Nevertheless, the proposed framework still lacks accuracy in the low-temperature region and in oxy-fuel cases. For this purpose, the future work will use an additional ANN that is only trained with data, where temperatures below 800 K are used as input features but for the entire range of the fine structure time scales (see Figure 23). This means that the entire data set will be sub-divided into two regions, one above 800 K and one below.
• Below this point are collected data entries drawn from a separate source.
### config.mk
export PLATFORM = sky130hd
export DESIGN_NAME = mem32_byte_streamer
export DESIGN_NICKNAME = d
export VERILOG_FILES = /design/src/rtl/mem32_byte_streamer.sv
export SDC_FILE = /design/constraint.sdc
export NUM_CORES = 1
export LEC_CHECK = 0
export ABC_AREA = 0
export BUFFER_PORTS_ARGS = -buffer_cell sky130_fd_sc_hd__buf_2
export CAP_MARGIN = 20
export CORE_MARGIN = 2
export CORE_UTILIZATION = 40
export DETAILED_ROUTE_END_ITERATION = 8
export GPL_TIMING_DRIVEN = 0
export HOLD_SLACK_MARGIN = 0.1
export MAX_ROUTING_LAYER = met4
export PLACE_DENSITY = 0.66
export RECOVER_POWER = 50
export SLEW_MARGIN = 25
export SYNTH_ARGS = -nofsm -noshare
export SYNTH_HDL_FRONTEND = slang
export SYNTH_SLANG_ARGS = --single-unit
### constraint.sdc
create_clock -name clk -period 3.43 [get_ports clk]
set_input_delay 0.686 -clock clk [delete_from_list [all_inputs] [get_ports clk]]
set_output_delay 0.686 -clock clk [all_outputs]
set_load 0.03 [all_outputs]
### src/rtl/mem32_byte_streamer.sv
// mem32_byte_streamer
//
// Reads the four bytes of the mem32 store (addr 0..3) one at a time on a
// start pulse and presents them LSB first on a valid/ready byte stream.
// Optionally appends an XOR checksum byte.
//
// Build option:
//   STREAM_CSUM_EN  when defined, a fifth byte (XOR of the four data bytes)
//                   follows the data and carries m_last. When undefined,
//                   byte 3 carries m_last and the stream is four bytes.
//
// Parameters:
//   TIMEOUT    cycles to wait for mem_valid after a read request (1..255)
//
// Ports:
//   clk        clock, rising edge
//   rst        synchronous active-high reset
//   start      begin a 4-byte transfer (sampled only while idle)
//   busy       high whenever not idle
//   done       one-cycle pulse at the end of a transfer (ok or errored)
//   err        sticky timeout flag, cleared by the next accepted start
//   mem_rd     read strobe to the store
//   mem_wr     write strobe to the store, always 0
//   mem_addr   byte address of the current read
//   mem_data   store read data
//   mem_valid  store read data valid
//   m_data     stream byte
//   m_valid    stream valid
//   m_ready    stream ready from the consumer
//   m_last     final byte of the transfer
//
// All outputs decode from registered state only; there is no combinational
// path from m_ready or mem_valid to any output.

module mem32_byte_streamer #(
    parameter int unsigned TIMEOUT = 15
) (
    input  logic       clk,
    input  logic       rst,
    input  logic       start,
    output logic       busy,
    output logic       done,
    output logic       err,
    output logic       mem_rd,
    output logic       mem_wr,
    output logic [1:0] mem_addr,
    input  logic [7:0] mem_data,
    input  logic       mem_valid,
    output logic [7:0] m_data,
    output logic       m_valid,
    input  logic       m_ready,
    output logic       m_last
);

    localparam logic [7:0] TimeoutVal = 8'(TIMEOUT);

`ifdef STREAM_CSUM_EN
    typedef enum logic [2:0] {
        StIdle,
        StReq,
        StWait,
        StSend,
        StCsum,
        StDone
    } state_e;
`else
    typedef enum logic [2:0] {
        StIdle,
        StReq,
        StWait,
        StSend,
        StDone
    } state_e;
`endif

    state_e     state_q, state_d;
    logic [1:0] idx_q, idx_d;
    logic [7:0] timer_q, timer_d;
    logic [7:0] byte_q, byte_d;
    logic       err_q, err_d;
    logic [7:0] timer_inc;
`ifdef STREAM_CSUM_EN
    logic [7:0] csum_q, csum_d;
`endif

    // ------------------------------------------------------------------
    // State registers
    // ------------------------------------------------------------------
    always_ff @(posedge clk) begin
        if (rst) begin
            state_q <= StIdle;
            idx_q   <= 2'd0;
            timer_q <= 8'd0;
            byte_q  <= 8'd0;
            err_q   <= 1'b0;
`ifdef STREAM_CSUM_EN
            csum_q  <= 8'd0;
`endif
        end else begin
            state_q <= state_d;
            idx_q   <= idx_d;
            timer_q <= timer_d;
            byte_q  <= byte_d;
            err_q   <= err_d;
`ifdef STREAM_CSUM_EN
            csum_q  <= csum_d;
`endif
        end
    end

    assign timer_inc = timer_q + 8'd1;

    // ------------------------------------------------------------------
    // Next-state logic
    // ------------------------------------------------------------------
    always_comb begin
        state_d = state_q;
        idx_d   = idx_q;
        timer_d = timer_q;
        byte_d  = byte_q;
        err_d   = err_q;
`ifdef STREAM_CSUM_EN
        csum_d  = csum_q;
`endif

        case (state_q)
            StIdle: begin
                if (start) begin
                    idx_d   = 2'd0;
                    err_d   = 1'b0;
`ifdef STREAM_CSUM_EN
                    csum_d  = 8'd0;
`endif
                    state_d = StReq;
                end
            end

            StReq: begin
                timer_d = 8'd0;
                state_d = StWait;
            end

            StWait: begin
                if (mem_valid) begin
                    byte_d  = mem_data;
`ifdef STREAM_CSUM_EN
                    csum_d  = csum_q ^ mem_data;
`endif
                    state_d = StSend;
                end else if (timer_inc >= TimeoutVal) begin
                    // Saturate at TIMEOUT; the transfer ends with no more bytes.
                    timer_d = TimeoutVal;
                    err_d   = 1'b1;
                    state_d = StDone;
                end else begin
                    timer_d = timer_inc;
                end
            end

            StSend: begin
                // m_valid is high throughout SEND, so m_ready alone completes it.
                if (m_ready) begin
                    if (idx_q == 2'd3) begin
`ifdef STREAM_CSUM_EN
                        state_d = StCsum;
`else
                        state_d = StDone;
`endif
                    end else begin
                        idx_d   = idx_q + 2'd1;
                        state_d = StReq;
                    end
                end
            end

`ifdef STREAM_CSUM_EN
            StCsum: begin
                if (m_ready) begin
                    state_d = StDone;
                end
            end
`endif

            StDone: begin
                state_d = StIdle;
            end

            default: begin
                state_d = StIdle;
            end
        endcase
    end

    // ------------------------------------------------------------------
    // Moore outputs
    // ------------------------------------------------------------------
    always_comb begin
        busy     = 1'b0;
        done     = 1'b0;
        mem_rd   = 1'b0;
        mem_addr = 2'd0;
        m_data   = 8'd0;
        m_valid  = 1'b0;
        m_last   = 1'b0;

        case (state_q)
            StIdle: begin
                busy = 1'b0;
            end

            StReq: begin
                busy     = 1'b1;
                mem_rd   = 1'b1;
                mem_addr = idx_q;
            end

            StWait: begin
                busy = 1'b1;
            end

            StSend: begin
                busy    = 1'b1;
                m_valid = 1'b1;
                m_data  = byte_q;
`ifdef STREAM_CSUM_EN
                m_last  = 1'b0;
`else
                m_last  = (idx_q == 2'd3);
`endif
            end

`ifdef STREAM_CSUM_EN
            StCsum: begin
                busy    = 1'b1;
                m_valid = 1'b1;
                m_data  = csum_q;
                m_last  = 1'b1;
            end
`endif

            StDone: begin
                busy = 1'b1;
                done = 1'b1;
            end

            default: begin
                busy = 1'b0;
            end
        endcase
    end

    assign err    = err_q;
    assign mem_wr = 1'b0;

endmodule
; Word-level counts from Yosys, hierarchy flattened
; Index checks and enable logic that the tools add are counted.
; W data, S select, Z words.
[totals]
inputBits = 13
elab_cells = 53
reg_bits = 22
out_inout_bits = 17
[classes]
muxes = 24
add_sub_neg = 2
magnitude_cmp = 1
reduce_logical = 10
n_eq_ne = 11
[ops]
columns = op, n
row1 = $mux W8, 3
row2 = $pmux W8 S2, 1
row3 = $mux W3, 5
row4 = $pmux W3 S4, 1
row5 = $ne A2 B2 Y1 const B, 5
row6 = $add A8 B1 Y8 const B, 1
row7 = $ge A8 B4 Y1 const B, 1
row8 = $mux W1, 8
row9 = $mux W2, 4
row10 = $reduce_and A4 Y1, 2
row11 = $eq A3 B2 Y1 const B, 2
row12 = $reduce_bool A2 Y1, 3
row13 = $pmux W2 S2, 1
row14 = $reduce_and A2 Y1, 2
row15 = $reduce_or A4 Y1, 1
row16 = $eq A3 B1 Y1 const B, 1
row17 = $eq A3 B3 Y1 const B, 1
row18 = $logic_not A3 Y1, 1
row19 = $ne A3 B3 Y1 const B, 1
row20 = $reduce_and A3 Y1, 1
row21 = $add A2 B1 Y2 const B, 1
row22 = $eq A2 B2 Y1 const B, 1
row23 = $pmux W1 S2, 1

; Logic depth before layout (Yosys ltp)
[depth]
word_depth = 5
depth_mapped = 6
ltp_nobuf = 6

; Least setup slack after synthesis
; Ideal clock, no wire load.
[synth_path]
path_type = register to output
from = reg state_q[2]
to = out m_data[0]
stages_incl_launch_ff = 6
arrival_ns = 1.497
required_ns = 2.744
n_path_buf = 2
path_slack_ns = 1.247
path_cell_list = dfxtp_1 buf_6 nand3b_1 inv_1 clkbuf_1 and2_1
[synth_via]
elab_chain_cells = 2
[synth_rtl]
columns = element, line
row1 = from (decl), 76  ; state_e state_q, state_d;
row2 = from (signal assigned), 91  ; state_q <= StIdle;
row3 = from (signal assigned), 100  ; state_q <= state_d;
row4 = $eq A3 B2 Y1, 206  ; case (state_q)
row5 = $mux W8, 206
row6 = to (decl), 49  ; output logic [7:0] m_data,
; No other way between the ends.

; Worst setup path in the final report
[layout_path]
from = reg state_q[0]
to = out m_data[3]
; The elaborated chain is that of the path after synthesis.

==> metrics.cfg <==
[outcome]
run_status = finished with violations
violations = capacitance limit, slew limit

[grt]
antenna_found_initial = 0
grt_pass1_vias = 945
met2_usage_pct = 26.5
use_met1_pct = 18.6
busiest_layer = met2
grt_pass1_wl_mm = 4.05
met3_usage_pct = 4.59
grt_use_total_pct = 15.9
grt_max_degree = 14
overflow = 0

[synth]
async_flop_share_pct = 0
seq_area_frac_synth_pct = 36.1
synth_fp_nets = 161
synthCells = 145
synth_area_sq_um = 1220
synth_area_leaders = dfxtp_1, and2_1, nand2_1
synth_edf_count = 0
yosys.area.top_type = dfxtp_1
ys_seq_elements = 22
ys_warn_count = 0
avgSynthCellArea_sq_um = 8.42
synth_top_flop_cell = dfxtp_1
synth_top_area_share_pct = 36.1
yosysUniqueCellTypes = 40

[drt]
wl_mm = 2.61
detail_route.wl_per_cell_um = 12.5
drtIter0Drc = 64
drtAntennaViolNets = 0
detail_route.drc_violations = 0
dr.pass1.iters = 4
vias = 1077
vias_per_cell = 5.15

[critical_path]
slowest_delay_ns = 0.33
start_kind = flop
crit_cells = 6
cpMaxStageDelayCell = dfxtp_1
crit_required_ns = 2.74
cp.arrival_ns = 1.87
cp_common_cell = clkbuf_1
crit_fanout = 10
cp-end-kind = primary output
path_cells = clkbuf_1, nand3b_1, inv_1, clkbuf_1, and2_1, buf_2
crit_type = reg -> out
reg2reg_depth = 4
critPathBufInv = 4
critPathTopFamily = buffers and inverters

[clock_network]
cts.sinks = 22
cts_buffers = 3
htreeDepth = 1
clk_latency_ns = 0.31
clock_path_buffers = 2
cts_hold_buf = 0
post_cts_resized = 0
root_buffer = clkbuf_4
clk_pin_slew_worst_paths_ns = 0.12
post_cts_buffers = 0
cts_tree = yes

[finish]
fin_area_sq_um = 1430
fillCellCount = 310
final_nets = 193
final_common_cell = buf_2
postLayoutCoreUtil_pct = 48.1
layout_common_cells = buf_2, nand2_1, dfxtp_1
area_growth_pct = 17.3
diodes = 0
layout-drive-gt1-share_pct = 25.6

[placed_design]
routabilityCongestion = 0.825
port_buffers = 27
dp_hpwl_mm = 1.95
pre_cts_slack_ns = 1.34
place_area_sq_um = 1400

[worst_hold_path]
holdPathStages = 2
hp-class = reg -> reg

[die]
die-width_um = 59.3
start_util_pct = 41.0
die_height_um = 59.3
rows = 20
die_area_sq_um = 3510
coreArea_sq_um = 2980
io_pins = 30

[sta]
finalCritPeriodShare_pct = 74.6
slew_headroom_pct = -9.45
finalWorstSetupSlack_ns = 0.872
fin_setup_tns_ns = 0
worst_slew_pin_slew_ns = 1.62
fmax_ghz = 0.391
hold_viol = 0
finalCriticalPeriod_ns = 2.56
report.final.slew_viol_count = 11
rsz0062_at_grt = no
setup_violations = 0
skew_ns = 0.000738

[power]
power_density_nw_per_um2 = 421
vdd_drop_max_uv = 276
p_leak_uw = 0.000580
report.power.total_uw = 603

[job]
drv_cap = 1

-- worst reg2reg max path: stages (launching register included) --
cell and delay [ns]:
dfxtp_1 0.32, clkbuf_1 0.16, nor4b_1 1.36, nor3_1 0.29
and2_0 0.27
-- final cells by class --
| type | instances | area [sq um] | area share, % |
|---|---|---|---|
| clock inverters | 1 | 30.0 | 2.10 |
| repair buffers | 27 | 134 | 9.34 |
| clock buffers | 3 | 22.5 | 1.57 |
| well taps | 33 | 41.3 | 2.88 |
| inverters | 4 | 15.0 | 1.05 |
| plain buffers | 8 | 60.1 | 4.19 |
| flip-flops and latches | 22 | 440 | 30.7 |
| multi-input cells | 111 | 689 | 48.1 |
-- where the power goes --
part	switching, uW	internal (uW)
sequential	6.22	267
clock	82.8	118
combinational	83.8	45.3
total	173	430
-- cells in the mapped netlist (all sizes together) (2+ instances only) --
cell / count
o41ai: 3
a21oi: 15
clkbuf: 2
and3: 2
ha: 3
nor3: 7
nor3b: 3
o21ai: 3
inv: 4
nor2: 9
buf: 6
nand3: 4
nor4: 2
and2: 15
nand3b: 3
o21a: 2
dfxtp: 22
nand2: 25
-- routing by layer --
metal | part of all wire, % | vias up
met1 | 46 | 490
met3 | 3.8 | 2
met4 | 1.0 | 0
li1 | - | 564
met5 | 0 | -
met2 | 49 | 21
-- metrics by stage --
stage          hold slack, ns  cells
6_report                0.458    209
4_1_cts                 0.460    209
3_5_place_dp            0.442    205
5_1_grt                 0.485    209
2_1_floorplan           0.429    145
3_3_place_gp            0.438    205
-- kinds of logic (layout without fill, tap and decap cells) --
family                   Yosys count  in the layout  synth area share, %
flip-flops                        22             22                 36.1
buffers and inverters             12             43                 6.25
adder cells (fa/ha/maj)            3              3                 3.07
AND/OR/NAND/NOR                   74             74                 35.2
other                              1              1                0.307
XOR/XNOR                           2              2                 1.43
multiplexers                       1              1                0.820
AO/OA/AOI/OAI                     30             30                 16.8
-- registers in the layout (all words and copies together) (netlist names) --
| signal | cells |
|---|---|
| byte_q | 8 |
| err | 1 |
| idx_q | 2 |
| state_q | 3 |
| timer_q | 8 |
-- worst paths after layout --
path / endpoint / slack (ns) / start
hold reg to reg: byte_q[4] / 0.46 / byte_q[4]
setup reg to reg: timer_q[5] / 0.93 / state_q[0]
setup / recovery: m_data[3] / 0.87 / state_q[0]
hold / removal: byte_q[4] / 0.46 / byte_q[4]
Power figures use the tool's default switching activity.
The data set for temperatures below 800 K will be used to train only a single ANN. In contrast, the data sets for temperatures above 800 K will be further sub-divided into four ANNs since this methodology worked well to predict the flame shape in the present study. However, no changes to the data pre-processing or training methodology will be performed in a future study. For the over-prediction in the oxy-fuel cases, more data samples on oxy-fuel combustion for the training of the ANNs should be introduced. This will certainly affect the data generation process, leading to a higher number of Cantera simulations.